When voyages become financially unviable, some operators simply abandon vessels and crews rather than absorb losses.
Volatile Markets and Weaker Oversight
Shipping economics have also been destabilised by pandemic-era supply chain shocks, fluctuating fuel prices, and uneven demand for tanker capacity. Smaller operators, especially those in the shadow fleet, are vulnerable to sudden changes in freight rates or regulatory enforcement.
Many of the abandoned ships are registered in flag-of-convenience states such as Panama, Liberia, the Marshall Islands, and increasingly The Gambia. These jurisdictions collect registration fees but often lack the resources or political leverage to enforce safety standards or intervene when owners disappear.

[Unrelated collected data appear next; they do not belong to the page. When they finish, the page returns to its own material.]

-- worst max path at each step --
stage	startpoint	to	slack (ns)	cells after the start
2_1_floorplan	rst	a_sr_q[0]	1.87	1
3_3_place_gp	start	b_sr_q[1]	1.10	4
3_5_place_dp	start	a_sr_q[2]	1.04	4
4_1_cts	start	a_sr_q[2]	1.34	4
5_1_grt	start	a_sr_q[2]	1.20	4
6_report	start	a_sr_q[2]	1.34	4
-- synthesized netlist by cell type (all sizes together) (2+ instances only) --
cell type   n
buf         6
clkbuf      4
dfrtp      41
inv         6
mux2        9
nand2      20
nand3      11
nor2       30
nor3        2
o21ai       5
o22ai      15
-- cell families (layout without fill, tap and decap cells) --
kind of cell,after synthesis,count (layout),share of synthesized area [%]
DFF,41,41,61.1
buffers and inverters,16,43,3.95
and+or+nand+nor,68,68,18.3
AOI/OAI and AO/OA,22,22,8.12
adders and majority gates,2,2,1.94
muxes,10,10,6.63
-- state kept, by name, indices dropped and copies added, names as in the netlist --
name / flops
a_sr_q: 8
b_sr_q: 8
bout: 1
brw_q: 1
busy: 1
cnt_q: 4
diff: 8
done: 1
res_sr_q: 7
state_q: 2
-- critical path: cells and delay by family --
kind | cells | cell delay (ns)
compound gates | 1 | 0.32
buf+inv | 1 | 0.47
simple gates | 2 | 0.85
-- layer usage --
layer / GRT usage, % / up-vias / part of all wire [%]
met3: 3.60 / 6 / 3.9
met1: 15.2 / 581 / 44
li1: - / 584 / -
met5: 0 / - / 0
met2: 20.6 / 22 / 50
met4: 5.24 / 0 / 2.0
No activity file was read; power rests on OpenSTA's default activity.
## src/rtl/proto_pkg.sv

```systemverilog
// Shared definitions for the host byte-link frame transmitter and receiver.
// Frame layout: [SOF][TYPE][LEN][PAYLOAD x LEN][CHK].
package proto_pkg;

    localparam logic [7:0] SOF_BYTE    = 8'hAA;
    localparam int         DEF_MAX_LEN = 32;

    typedef enum logic [2:0] {
        IDLE,
        SOF,
        TYPE,
        LEN,
        PAY,
        CHK
    } tx_state_t;

    function automatic logic [7:0] csum_add(input logic [7:0] acc, input logic [7:0] b);
        return acc + b;
    endfunction

endpackage

```

## src/rtl/proto_tx.sv

```systemverilog
// Frame transmitter: latches one packet and streams it byte-by-byte over a
// valid/ready link as SOF, TYPE, LEN, payload, running-sum checksum.
module proto_tx
    import proto_pkg::*;
#(
    parameter int MAX_LEN = DEF_MAX_LEN
) (
    input  logic                 clk,
    input  logic                 rst,
    input  logic                 send_valid,
    output logic                 send_ready,
    input  logic [7:0]           pkt_type,
    input  logic [7:0]           pkt_len,
    input  logic [8*MAX_LEN-1:0] payload_bus,
    output logic [7:0]           tx_data,
    output logic                 tx_valid,
    input  logic                 tx_ready,
    output logic                 pkt_done,
    output logic                 pkt_err
);

    localparam int PW = 8 * MAX_LEN;

    tx_state_t      state, state_d;
    logic [7:0]     type_q, len_q, sum_q, idx_q;
    logic [PW-1:0]  payload_q, pay_shift;
    logic [7:0]     pay_byte;
    logic           accept, len_bad, hs;

    always_comb begin
        // Byte idx sits MSB-first, so shifting it to the top exposes it.
        pay_shift  = payload_q << {idx_q, 3'b000};
        pay_byte   = pay_shift[PW-1 -: 8];
        len_bad    = (pkt_len == 8'd0) || (int'(pkt_len) > MAX_LEN);
        send_ready = (state == IDLE);
        accept     = send_ready && send_valid;
        tx_valid   = (state != IDLE);
        hs         = tx_valid && tx_ready;
        tx_data    = '0;
        state_d    = state;
        case (state)
            IDLE: if (accept && !len_bad) state_d = SOF;
            SOF: begin
                tx_data = SOF_BYTE;
                if (hs) state_d = TYPE;
            end
            TYPE: begin
                tx_data = type_q;
                if (hs) state_d = LEN;
            end
            LEN: begin
                tx_data = len_q;
                if (hs) state_d = PAY;
            end
            PAY: begin
                tx_data = pay_byte;
                if (hs && (idx_q + 8'd1 == len_q)) state_d = CHK;
            end
            CHK: begin
                tx_data = sum_q;
                if (hs) state_d = IDLE;
            end
            default: state_d = IDLE;
        endcase
    end

    always_ff @(posedge clk) begin
        if (rst) begin
            state     <= IDLE;
            type_q    <= '0;
            len_q     <= '0;
            sum_q     <= '0;
            idx_q     <= '0;
            payload_q <= '0;
            pkt_done  <= 1'b0;
            pkt_err   <= 1'b0;
        end else begin
            state    <= state_d;
            pkt_done <= (state == CHK) && hs;
            pkt_err  <= accept && len_bad;
            if (accept) begin
                type_q    <= pkt_type;
                len_q     <= pkt_len;
                payload_q <= payload_bus;
                sum_q     <= pkt_type;
                idx_q     <= '0;
            end
            if (hs) begin
                case (state)
                    LEN: sum_q <= csum_add(sum_q, len_q);
                    PAY: begin
                        sum_q <= csum_add(sum_q, pay_byte);
                        idx_q <= idx_q + 8'd1;
                    end
                    default: ;
                endcase
            end
        end
    end

endmodule

```
**config.mk**
```make
export PLATFORM = sky130hd
export DESIGN_NAME = port_tx
export DESIGN_NICKNAME = d
export VERILOG_FILES = /design/src/rtl/port_tx.sv
export SDC_FILE = /design/constraint.sdc
export NUM_CORES = 1
export LEC_CHECK = 0
export CAP_MARGIN = 30
export CELL_PAD_IN_SITES_DETAIL_PLACEMENT = 1
export CELL_PAD_IN_SITES_GLOBAL_PLACEMENT = 2
export CORE_MARGIN = 5
export CORE_UTILIZATION = 44
export CTS_CLUSTER_SIZE = 24
export DETAILED_ROUTE_END_ITERATION = 12
export PLACE_DENSITY_LB_ADDON = 0.1
export SLEW_MARGIN = 30
export SYNTH_ARGS = -nofsm -noshare
export SYNTH_HDL_FRONTEND = slang
export SYNTH_SLANG_ARGS = --single-unit
```
**constraint.sdc**
```tcl
create_clock -name clk -period 4.9 [get_ports clk]
set_clock_uncertainty 0.15 [all_clocks]
set_input_delay 0.49 -clock clk [delete_from_list [all_inputs] [get_ports clk]]
set_output_delay 0.49 -clock clk [all_outputs]
set_load 0.02 [all_outputs]
```
**src/rtl/port_tx.sv**
```systemverilog
// Ingress transmitter for one switch port: buffers source words in a small FIFO
// and offers them to the switch one at a time, counting acks and timed-out drops.
module port_tx #(
   parameter int unsigned DATA_W      = 16,
   parameter int unsigned ADDR_W      = 16,
   parameter int unsigned DEPTH       = 4,
   parameter int unsigned TIMEOUT     = 16,
   parameter int unsigned AF_THROTTLE = 1
) (
   input  logic              clk,
   input  logic              reset,
   input  logic              src_valid,
   output logic              src_ready,
   input  logic [DATA_W-1:0] src_data,
   input  logic [ADDR_W-1:0] src_addr,
   output logic [DATA_W-1:0] data_in,
   output logic [ADDR_W-1:0] addr_in,
   output logic              wr_en,
   input  logic              data_rcv,
   input  logic              fifo_full,
   input  logic              fifo_af,
   output logic [15:0]       sent_cnt,
   output logic [7:0]        drop_cnt,
   output logic              timeout_err,
   output logic              busy
);

   localparam int unsigned PTR_W = (DEPTH > 1) ? $clog2(DEPTH) : 1;
   localparam int unsigned CNT_W = $clog2(DEPTH + 1);
   localparam int unsigned TMR_W = $clog2(TIMEOUT);

   typedef enum logic [1:0] {IDLE, SEND, GAP} state_t;

   state_t              state_q, state_d;
   logic [DATA_W-1:0]   data_mem_q [DEPTH];
   logic [DATA_W-1:0]   data_mem_d [DEPTH];
   logic [ADDR_W-1:0]   addr_mem_q [DEPTH];
   logic [ADDR_W-1:0]   addr_mem_d [DEPTH];
   logic [PTR_W-1:0]    wr_ptr_q, wr_ptr_d;
   logic [PTR_W-1:0]    rd_ptr_q, rd_ptr_d;
   logic [CNT_W-1:0]    count_q, count_d;
   logic [TMR_W-1:0]    timer_q, timer_d;
   logic [DATA_W-1:0]   data_in_q, data_in_d;
   logic [ADDR_W-1:0]   addr_in_q, addr_in_d;
   logic                wr_en_q, wr_en_d;
   logic [15:0]         sent_cnt_q, sent_cnt_d;
   logic [7:0]          drop_cnt_q, drop_cnt_d;
   logic                timeout_err_q, timeout_err_d;
   logic                push, pop, launch_ok;

   // Held low during reset so the source cannot hand over a word that would be lost.
   assign src_ready   = reset && (count_q < CNT_W'(DEPTH));
   assign busy        = (state_q != IDLE) || (count_q != '0);
   assign data_in     = data_in_q;
   assign addr_in     = addr_in_q;
   assign wr_en       = wr_en_q;
   assign sent_cnt    = sent_cnt_q;
   assign drop_cnt    = drop_cnt_q;
   assign timeout_err = timeout_err_q;

   assign push      = src_valid && src_ready;
   assign launch_ok = (count_q != '0) && !fifo_full && !((AF_THROTTLE != 0) && fifo_af);

   always_comb begin
      state_d       = state_q;
      data_mem_d    = data_mem_q;
      addr_mem_d    = addr_mem_q;
      wr_ptr_d      = wr_ptr_q;
      rd_ptr_d      = rd_ptr_q;
      count_d       = count_q;
      timer_d       = timer_q;
      data_in_d     = data_in_q;
      addr_in_d     = addr_in_q;
      wr_en_d       = wr_en_q;
      sent_cnt_d    = sent_cnt_q;
      drop_cnt_d    = drop_cnt_q;
      timeout_err_d = 1'b0;
      pop           = 1'b0;

      case (state_q)
         IDLE: begin
            if (launch_ok) begin
               pop       = 1'b1;
               data_in_d = data_mem_q[rd_ptr_q];
               addr_in_d = addr_mem_q[rd_ptr_q];
               wr_en_d   = 1'b1;
               timer_d   = '0;
               state_d   = SEND;
            end
         end
         SEND: begin
            if (data_rcv) begin
               sent_cnt_d = sent_cnt_q + 16'd1;
               wr_en_d    = 1'b0;
               state_d    = GAP;
            end else if (timer_q == TMR_W'(TIMEOUT - 1)) begin
               if (drop_cnt_q != 8'hFF) drop_cnt_d = drop_cnt_q + 8'd1;
               timeout_err_d = 1'b1;
               wr_en_d       = 1'b0;
               state_d       = GAP;
            end else begin
               timer_d = timer_q + TMR_W'(1);
            end
         end
         GAP:     state_d = IDLE;
         default: state_d = IDLE;
      endcase

      if (push) begin
         data_mem_d[wr_ptr_q] = src_data;
         addr_mem_d[wr_ptr_q] = src_addr;
         wr_ptr_d             = wr_ptr_q + PTR_W'(1);
      end
      if (pop) rd_ptr_d = rd_ptr_q + PTR_W'(1);

      case ({push, pop})
         2'b10:   count_d = count_q + CNT_W'(1);
         2'b01:   count_d = count_q - CNT_W'(1);
         default: count_d = count_q;
      endcase
   end

   always_ff @(posedge clk or negedge reset) begin
      if (!reset) begin
         state_q       <= IDLE;
         for (int unsigned i = 0; i < DEPTH; i++) begin
            data_mem_q[i] <= '0;
            addr_mem_q[i] <= '0;
         end
         wr_ptr_q      <= '0;
         rd_ptr_q      <= '0;
         count_q       <= '0;
         timer_q       <= '0;
         data_in_q     <= '0;
         addr_in_q     <= '0;
         wr_en_q       <= 1'b0;
         sent_cnt_q    <= '0;
         drop_cnt_q    <= '0;
         timeout_err_q <= 1'b0;
      end else begin
         state_q       <= state_d;
         data_mem_q    <= data_mem_d;
         addr_mem_q    <= addr_mem_d;
         wr_ptr_q      <= wr_ptr_d;
         rd_ptr_q      <= rd_ptr_d;
         count_q       <= count_d;
         timer_q       <= timer_d;
         data_in_q     <= data_in_d;
         addr_in_q     <= addr_in_d;
         wr_en_q       <= wr_en_d;
         sent_cnt_q    <= sent_cnt_d;
         drop_cnt_q    <= drop_cnt_d;
         timeout_err_q <= timeout_err_d;
      end
   end

endmodule

```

In 2025, vessels under such flags accounted for more than 80% of all abandonment cases, underscoring how regulatory gaps interact with commercial pressures.
Human Costs and Labour Market Effects
The economic consequences are borne most severely by seafarers. Under international rules set by the International Maritime Organization (IMO), abandonment occurs when shipowners stop paying wages or fail to repatriate crews. Last year alone, stranded sailors were owed nearly $26 million in back pay worldwide.
Workers from India, the Philippines, and Syria were the most affected, prompting governments to blacklist risky vessels and tighten oversight of recruitment agencies. For labour markets, the trend threatens to increase costs for reputable shipping firms, drive shortages of skilled crew, and pressure unions to demand stronger protections and insurance requirements.
Risks to Energy Supply and Trade Routes
Beyond labour concerns, abandoned oil tankers present financial and environmental hazards. Cargoes worth tens of millions of dollars may sit immobilised offshore, disrupting delivery schedules and increasing volatility in regional energy markets. Port authorities, wary of sanctions exposure or legal liability, frequently refuse entry to suspect vessels, forcing oil to be transferred at sea in costly and risky ship-to-ship operations.
If the shadow fleet continues to expand unchecked, analysts warn that insurers may raise premiums across the tanker industry, raising transport costs for oil globally. That, in turn, could feed into higher energy prices for consumers and greater instability in trade flows between Asia, the Middle East, and Europe.
A System Under Pressure
Taken together, the rise in abandoned ships reflects a shipping system adapting rapidly to sanctions, fragmented regulation, and geopolitical competition. Shadow fleets have become essential to maintaining oil exports for some states, but they operate on the edge of legality and financial sustainability.
Without stronger international coordination on vessel registration, insurance standards, and crew protection, maritime experts caution that abandonment will remain a persistent feature of global energy trade, exposing workers, ports, and markets to escalating risk.
In economic terms, the stranded tankers drifting across the world’s oceans are not just humanitarian emergencies. They are floating symbols of how geopolitics, sanctions, and market volatility are reshaping the arteries of global commerce.